Columbia Mayor Steve Benjamin is prepared to quit his job as a lawyer at a local firm to become the city’s first full-time mayor, he said Thursday.
“It’s a full-time job, and anybody who commits should be willing to do it as a full-time job,” said Benjamin, who is completing his first term and has been the key proponent of changing the form of government to strong-mayor.
If voters were to approve a change to the strong-mayor form, Benjamin said he would want to concentrate all of his energies on the new job, which would include managing the city’s day-to-day affairs, hiring and firing employees and submitting an annual budget for council’s consideration. The city manager currently does those things.
Benjamin estimates he works 60 hours a week in the mayor’s role already. He receives a $17,500 salary plus an expense account.
But having a strong mayor doesn’t automatically translate into having a “full-time” mayor.
Councilwoman Tameika Isaac Devine, who consistently has voted against putting the strong-mayor question on a ballot, said at Wednesday’s meeting that nothing would ban Benjamin from changing his mind.
“If he wants to be counsel to a law firm, we can’t prohibit it,” Devine, herself a lawyer, said of council’s lack of authority under a strong-mayor system.
Mayors in a city with the strong-mayor form of government, by law, can hold a job on the side, said Howard Duvall, the former executive director of the Municipal Association of South Carolina.
Charleston and North Charleston are the largest cities in South Carolina that have adopted a strong-mayor form.
Charleston’s Joe Riley, who like Benjamin is a lawyer, is a full-time mayor making $162,816 a year, according to his office. North Charleston’s mayor, Keith Summey, is paid $148,905 for his full-time mayoral duties.
Wednesday, City Council is scheduled to consider final approval for holding a referendum on a change of government during the Nov. 5 election. On Wednesday, in council’s third attempt within 18 months at approving a council-authorized referendum, the body voted 4-3 to place the issue on the ballot.
Legally, Benjamin could keep his private job at Parker Poe law firm on Main Street, council members were told last week by city attorney Ken Gaines.
“There is nothing which prohibits the mayor from being privately employed while serving as mayor under the mayor-council form of government,” Gaines wrote in a Sept. 4 email to City Council members. “Many of the mayors who serve under the mayor-council form of government in the smaller municipalities are privately employed during their term.”
Mayor-council is the legal name for a strong-mayor form of government.
Of the state’s 270 cities, 145 have a strong-mayor structure. The majority of those – 91 of the 145 – are towns with populations of fewer than 1,000 people, said Scott Slatton, legislative and public policy advocate for the Municipal Association of South Carolina.

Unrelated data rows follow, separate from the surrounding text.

## src/logic/iod_pkg.sv

```systemverilog
// Shared constants and types of the inertial output data block
`default_nettype none
package iod_pkg;
   // Clock and internal sample rate
   localparam int unsigned MCLK_HZ       = 10_000_000;
   localparam int unsigned SAMPLE_HZ_INT = 2048;
   // Cycles per internal sample period, rounded down
   localparam int unsigned INT_DIV_CYC   = MCLK_HZ / SAMPLE_HZ_INT;
   // Register byte offsets
   localparam logic [6:0] OFS_ACCZ_LOW = 7'h18;
   localparam logic [6:0] OFS_ACCZ     = 7'h1A;
   localparam logic [6:0] OFS_TEMP     = 7'h1E;
   localparam logic [6:0] OFS_DVX      = 7'h2A;
   localparam logic [6:0] OFS_DVY      = 7'h2C;
   localparam logic [6:0] OFS_DVZ      = 7'h2E;
   // Value of every output data register after reset
   localparam logic [15:0] DATA_RST    = 16'h0000;
   // Value read from an unmapped offset
   localparam logic [15:0] UNMAPPED    = 16'h0000;
   // Sample clock select field position and internal code
   localparam int unsigned CLKSEL_LSB  = 2;
   localparam logic [1:0]  CLKSEL_INT  = 2'h0;
   // Divider steps for the delta velocity scaling
   localparam logic [5:0]  DIV_STEPS   = 6'h20;
   // Saturation limits of a 16-bit two's complement word
   localparam logic [15:0] SAT_POS     = 16'h7FFF;
   localparam logic [15:0] SAT_NEG     = 16'h8000;

   // One sample of calibrated acceleration from the measurement path
   typedef struct packed {
      logic [15:0] x;   // Primary word, x axis
      logic [15:0] y;   // Primary word, y axis
      logic [31:0] z;   // Primary word over secondary word, z axis
   } iod_accel_t;

   // Register read request
   typedef struct packed {
      logic       en;
      logic [6:0] addr;
   } iod_rd_req_t;

   // Register write request
   typedef struct packed {
      logic        en;
      logic [6:0]  addr;
      logic [15:0] data;
   } iod_wr_req_t;

   // Divider sequencing
   typedef enum logic [1:0] {
      DV_IDLE = 2'b00,
      DV_RUN  = 2'b01,
      DV_DONE = 2'b10
   } iod_dv_state_t;
endpackage
`default_nettype wire

```

## src/logic/iod_dv_accum.sv

```systemverilog
// Per-axis delta velocity accumulator with decimation scaling
`default_nettype none
module iod_dv_accum
   import iod_pkg::*;
(
   input  wire logic        mclk,
   input  wire logic        resetn,
   input  wire logic        sample_stb,
   input  wire logic        out_stb,
   input  wire logic [15:0] dec,
   input  wire logic [15:0] accel,
   output logic [15:0]      dv,
   output logic             dv_valid
);
   logic signed [31:0] sum_r;     // Running sum of samples
   logic [31:0]        quo_r;     // Dividend shifting into quotient
   logic [16:0]        rem_r;     // Partial remainder
   logic [16:0]        den_r;     // Decimation + 1
   logic               neg_r;     // Sign of the sum
   logic [5:0]         step_r;    // Steps done
   iod_dv_state_t      st_r;
   wire signed [31:0]  sum_nxt = sum_r + 32'(signed'(accel));
   wire [17:0]         rem_sh  = {rem_r, quo_r[31]};
   wire                fits    = (rem_sh >= {1'b0, den_r});
   wire [17:0]         rem_sub = rem_sh - {1'b0, den_r};
   wire                ovf     = |quo_r[31:15];
   wire [15:0]         mag     = quo_r[15:0];

   // Sum one output cycle, then divide by decimation + 1
   always_ff @(posedge mclk or negedge resetn) begin
      if (!resetn) begin
         sum_r    <= 32'h0000_0000;
         quo_r    <= 32'h0000_0000;
         rem_r    <= 17'h0_0000;
         den_r    <= 17'h0_0001;
         neg_r    <= 1'b0;
         step_r   <= 6'h00;
         st_r     <= DV_IDLE;
         dv       <= DATA_RST;
         dv_valid <= 1'b0;
      end else begin
         dv_valid <= 1'b0;
         if (sample_stb) begin
            sum_r <= out_stb ? 32'h0000_0000 : sum_nxt;
         end
         case (st_r)
            DV_IDLE: begin
               if (out_stb) begin
                  neg_r  <= sum_nxt[31];
                  quo_r  <= sum_nxt[31] ? 32'(-sum_nxt) : sum_nxt;
                  rem_r  <= 17'h0_0000;
                  den_r  <= {1'b0, dec} + 17'h0_0001;
                  step_r <= 6'h00;
                  st_r   <= DV_RUN;
               end
            end
            DV_RUN: begin
               quo_r  <= {quo_r[30:0], fits};
               rem_r  <= fits ? rem_sub[16:0] : rem_sh[16:0];
               step_r <= step_r + 6'h01;
               if (step_r == DIV_STEPS - 6'h01) begin
                  st_r <= DV_DONE;
               end
            end
            DV_DONE: begin
               // Saturate to the 16-bit two's complement range
               if (neg_r) begin
                  dv <= (ovf && mag != SAT_NEG) ? SAT_NEG : 16'(-mag);
               end else begin
                  dv <= ovf ? SAT_POS : mag;
               end
               dv_valid <= 1'b1;
               st_r     <= DV_IDLE;
            end
            default: st_r <= DV_IDLE;
         endcase
      end
   end
endmodule
`default_nettype wire

```

## src/logic/iod_rate_gen.sv

```systemverilog
// Sample strobe selection and decimation counter
`default_nettype none
module iod_rate_gen
   import iod_pkg::*;
#(
   parameter int unsigned INT_DIV = INT_DIV_CYC
) (
   input  wire logic        mclk,
   input  wire logic        resetn,
   input  wire logic [1:0]  clk_sel,
   input  wire logic [15:0] dec,
   input  wire logic        ext_rise,
   output logic             sample_stb,
   output logic             out_stb
);
   localparam logic [12:0] DIV_LAST = 13'(INT_DIV - 1);
   logic [12:0] div_r;        // Internal rate divider
   logic [15:0] dec_r;        // Samples taken in this output cycle
   wire         int_tick = (div_r == DIV_LAST);
   wire         use_int  = (clk_sel == CLKSEL_INT);

   // Internal 2048 Hz rate or external edge, by select field
   assign sample_stb = use_int ? int_tick : ext_rise;
   // Output cycle ends on the last of decimation + 1 samples
   assign out_stb    = sample_stb && (dec_r >= dec);

   // Free running internal divider
   always_ff @(posedge mclk or negedge resetn) begin
      if (!resetn) begin
         div_r <= 13'h0000;
      end else begin
         div_r <= int_tick ? 13'h0000 : div_r + 13'h0001;
      end
   end

   // Decimation counter
   always_ff @(posedge mclk or negedge resetn) begin
      if (!resetn) begin
         dec_r <= 16'h0000;
      end else if (sample_stb) begin
         dec_r <= out_stb ? 16'h0000 : dec_r + 16'h0001;
      end
   end
endmodule
`default_nettype wire

```

## src/logic/iod_top.sv

```systemverilog
// Inertial output data registers: acceleration, delta velocity, temperature
`default_nettype none
module iod_top
   import iod_pkg::*;
#(
   parameter int unsigned INT_DIV = INT_DIV_CYC // Cycles per internal sample
) (
   input  wire logic                 mclk,
   input  wire logic                 resetn,
   input  wire logic [15:0]          misc_control_word,
   input  wire logic [15:0]          decimation_setting,
   input  wire logic                 ext_sync_pin,
   input  wire iod_pkg::iod_accel_t  accel_in,
   input  wire logic [15:0]          temp_in,
   input  wire logic                 temp_valid,
   input  wire iod_pkg::iod_rd_req_t rd_req,
   input  wire iod_pkg::iod_wr_req_t wr_req,
   output logic                      sample_stb,
   output logic                      out_stb,
   output logic [15:0]               rd_data,
   output logic                      rd_valid
);
   import iod_pkg::*;

   // Word match: odd byte addresses select the same word
   function automatic logic hit(input logic [6:0] a, input logic [6:0] ofs);
      hit = (a[6:1] == ofs[6:1]);
   endfunction

   // External sync pin synchroniser and edge detect
   logic        sync1_r;         // First stage, read only by second
   logic        sync2_r;         // Second stage
   logic        sync3_r;         // Delayed copy for edge detect
   wire         ext_rise = sync2_r && !sync3_r;

   // Output data registers
   logic [15:0] accz_pri_r;      // Z acceleration, primary word
   logic [15:0] accz_low_r;      // Z acceleration, secondary word
   logic [15:0] temp_r;          // Internal temperature
   logic [15:0] dv_r [3];        // Delta velocity per axis
   logic [15:0] dv_w [3];        // Scaled results from accumulators
   logic [2:0]  dv_vld;          // Result strobes from accumulators
   wire  [15:0] acc_ax [3];      // Primary acceleration per axis

   // Sample clock select field from the misc control word
   wire  [1:0]  clk_sel = misc_control_word[CLKSEL_LSB +: 2];

   assign acc_ax[0] = accel_in.x;
   assign acc_ax[1] = accel_in.y;
   assign acc_ax[2] = accel_in.z[31:16];

   // Two flip-flops before any logic reads the pin
   always_ff @(posedge mclk or negedge resetn) begin
      if (!resetn) begin
         sync1_r <= 1'b0;
         sync2_r <= 1'b0;
         sync3_r <= 1'b0;
      end else begin
         sync1_r <= ext_sync_pin;
         sync2_r <= sync1_r;
         sync3_r <= sync2_r;
      end
   end

   // Sample and output cycle strobes
   iod_rate_gen #(
      .INT_DIV    (INT_DIV)
   ) u_rate (
      .mclk       (mclk),
      .resetn     (resetn),
      .clk_sel    (clk_sel),
      .dec        (decimation_setting),
      .ext_rise   (ext_rise),
      .sample_stb (sample_stb),
      .out_stb    (out_stb)
   );

   // One accumulator per axis
   generate
      for (genvar i = 0; i < 3; i++) begin : g_axis
         iod_dv_accum u_dv (
            .mclk       (mclk),
            .resetn     (resetn),
            .sample_stb (sample_stb),
            .out_stb    (out_stb),
            .dec        (decimation_setting),
            .accel      (acc_ax[i]),
            .dv         (dv_w[i]),
            .dv_valid   (dv_vld[i])
         );
      end
   endgenerate

   // Result of each output cycle lands in its own register; one process
   // drives the whole array so no element has two drivers
   always_ff @(posedge mclk or negedge resetn) begin
      if (!resetn) begin
         for (int k = 0; k < 3; k++) begin
            dv_r[k] <= DATA_RST;
         end
      end else begin
         for (int k = 0; k < 3; k++) begin
            if (dv_vld[k]) begin
               dv_r[k] <= dv_w[k];
            end
         end
      end
   end

   // Acceleration words refresh at the end of each output cycle
   always_ff @(posedge mclk or negedge resetn) begin
      if (!resetn) begin
         accz_pri_r <= DATA_RST;
         accz_low_r <= DATA_RST;
      end else if (out_stb) begin
         accz_pri_r <= accel_in.z[31:16];
         accz_low_r <= accel_in.z[15:0];
      end
   end

   // Temperature loads whenever a measurement arrives
   always_ff @(posedge mclk or negedge resetn) begin
      if (!resetn) begin
         temp_r <= DATA_RST;
      end else if (temp_valid) begin
         temp_r <= temp_in;
      end
   end

   // Read decode
   wire         sel_accz_low = hit(rd_req.addr, OFS_ACCZ_LOW);
   wire         sel_accz     = hit(rd_req.addr, OFS_ACCZ);
   wire         sel_temp     = hit(rd_req.addr, OFS_TEMP);
   wire         sel_dvx      = hit(rd_req.addr, OFS_DVX);
   wire         sel_dvy      = hit(rd_req.addr, OFS_DVY);
   wire         sel_dvz      = hit(rd_req.addr, OFS_DVZ);
   wire [15:0]  rd_mux =
      sel_accz     ? accz_pri_r :
      sel_accz_low ? accz_low_r :
      sel_temp     ? temp_r     :
      sel_dvx      ? dv_r[0]    :
      sel_dvy      ? dv_r[1]    :
      sel_dvz      ? dv_r[2]    :
      UNMAPPED;

   // Registered read answer, one cycle after the request
   always_ff @(posedge mclk or negedge resetn) begin
      if (!resetn) begin
         rd_data  <= DATA_RST;
         rd_valid <= 1'b0;
      end else begin
         rd_valid <= rd_req.en;
         if (rd_req.en) begin
            rd_data <= rd_mux;
         end
      end
   end

   // Writes are accepted on the port and dropped here: no process
   // above reads wr_req, so the measurement path alone sets contents.
   wire         wr_hit = wr_req.en && (hit(wr_req.addr, OFS_ACCZ)
                         || hit(wr_req.addr, OFS_TEMP)
                         || hit(wr_req.addr, OFS_DVX));

   // Check helpers: cycles and samples counted apart from the rate
   // generator, so its divider and decimation counter are cross-checked
   wire         int_sel = (clk_sel == CLKSEL_INT); // Internal rate selected
   logic [12:0] gap_r;           // Cycles since the last sample
   logic        gap_ok_r;        // Whole gap spent on the internal rate
   logic [15:0] smp_r;           // Samples since the last output cycle
   logic [15:0] dec_seen_r;      // Decimation setting one cycle ago
   logic        dec_ok_r;        // Decimation steady since last output cycle

   // Sample spacing under the internal rate
   always_ff @(posedge mclk or negedge resetn) begin
      if (!resetn) begin
         gap_r    <= 13'h0000;
         gap_ok_r <= 1'b0;
      end else if (sample_stb) begin
         gap_r    <= 13'h0000;
         gap_ok_r <= int_sel;
      end else begin
         gap_r    <= gap_r + 13'h0001;
         gap_ok_r <= gap_ok_r && int_sel;
      end
   end

   // Samples per output cycle while the decimation setting holds
   always_ff @(posedge mclk or negedge resetn) begin
      if (!resetn) begin
         smp_r      <= 16'h0000;
         dec_seen_r <= DATA_RST;
         dec_ok_r   <= 1'b1;
      end else begin
         dec_seen_r <= decimation_setting;
         if (out_stb) begin
            smp_r    <= 16'h0000;
            dec_ok_r <= 1'b1;
         end else begin
            if (sample_stb) begin
               smp_r <= smp_r + 16'h0001;
            end
            dec_ok_r <= dec_ok_r && (decimation_setting == dec_seen_r);
         end
      end
   end
endmodule
`default_nettype wire
```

Of the 16 cities in the state with populations of 25,000 or more, three have adopted the strong-mayor form of government: Charleston, North Charleston and Goose Creek, the association said.
“I would venture to say many, if not most, of those mayors do work or have part-time jobs,” Slatton said.
While Benjamin may be willing to give up his job, he said he’s not willing to give up his law license, citing a career that spans almost 20 years.
The first-term mayor is up for re-election on Nov. 5 and has two opponents – Councilman Moe Baddourah and Larry Sypolt, a former Richland County deputy and narcotics detective.
The two businessmen say they will keep their businesses if elected mayor but would not manage them day to day.
Baddourah, who is a restaurateur and businessman, said being mayor would be his full commitment.
“I will put mayor before anything else besides my family,” he said.
He will have staff running his restaurant like he already does, said RJ Shealy, the councilman’s campaign director.
Baddourah now opposes the strong-mayor form of government after saying he supported it during his campaign last year to be the District 3 representative. But if elected, and the city’s form of government changes, he would serve as a strong mayor, he said.
Sypolt, who supports the strong-mayor form of government, said he, too, would want to be a full-time mayor.
“I would certainly embrace that position and work full time and devote all my time and energy to making our city better for everybody,” he said.
Sypolt, a businessman in Forest Acres, said he would hire staff to run his two businesses, one of them a background-check and drug testing company, the other a non-medical, home care company.
“I want to make certain that everybody understands my companies would never benefit from me being in office,” Sypolt said.
Sypolt said strong mayors should be limited to two terms, and if that were the case he would have his businesses for an income for once the terms were over. But state law has no such legal limitation.
Staff writer Clif LeBlanc contributed.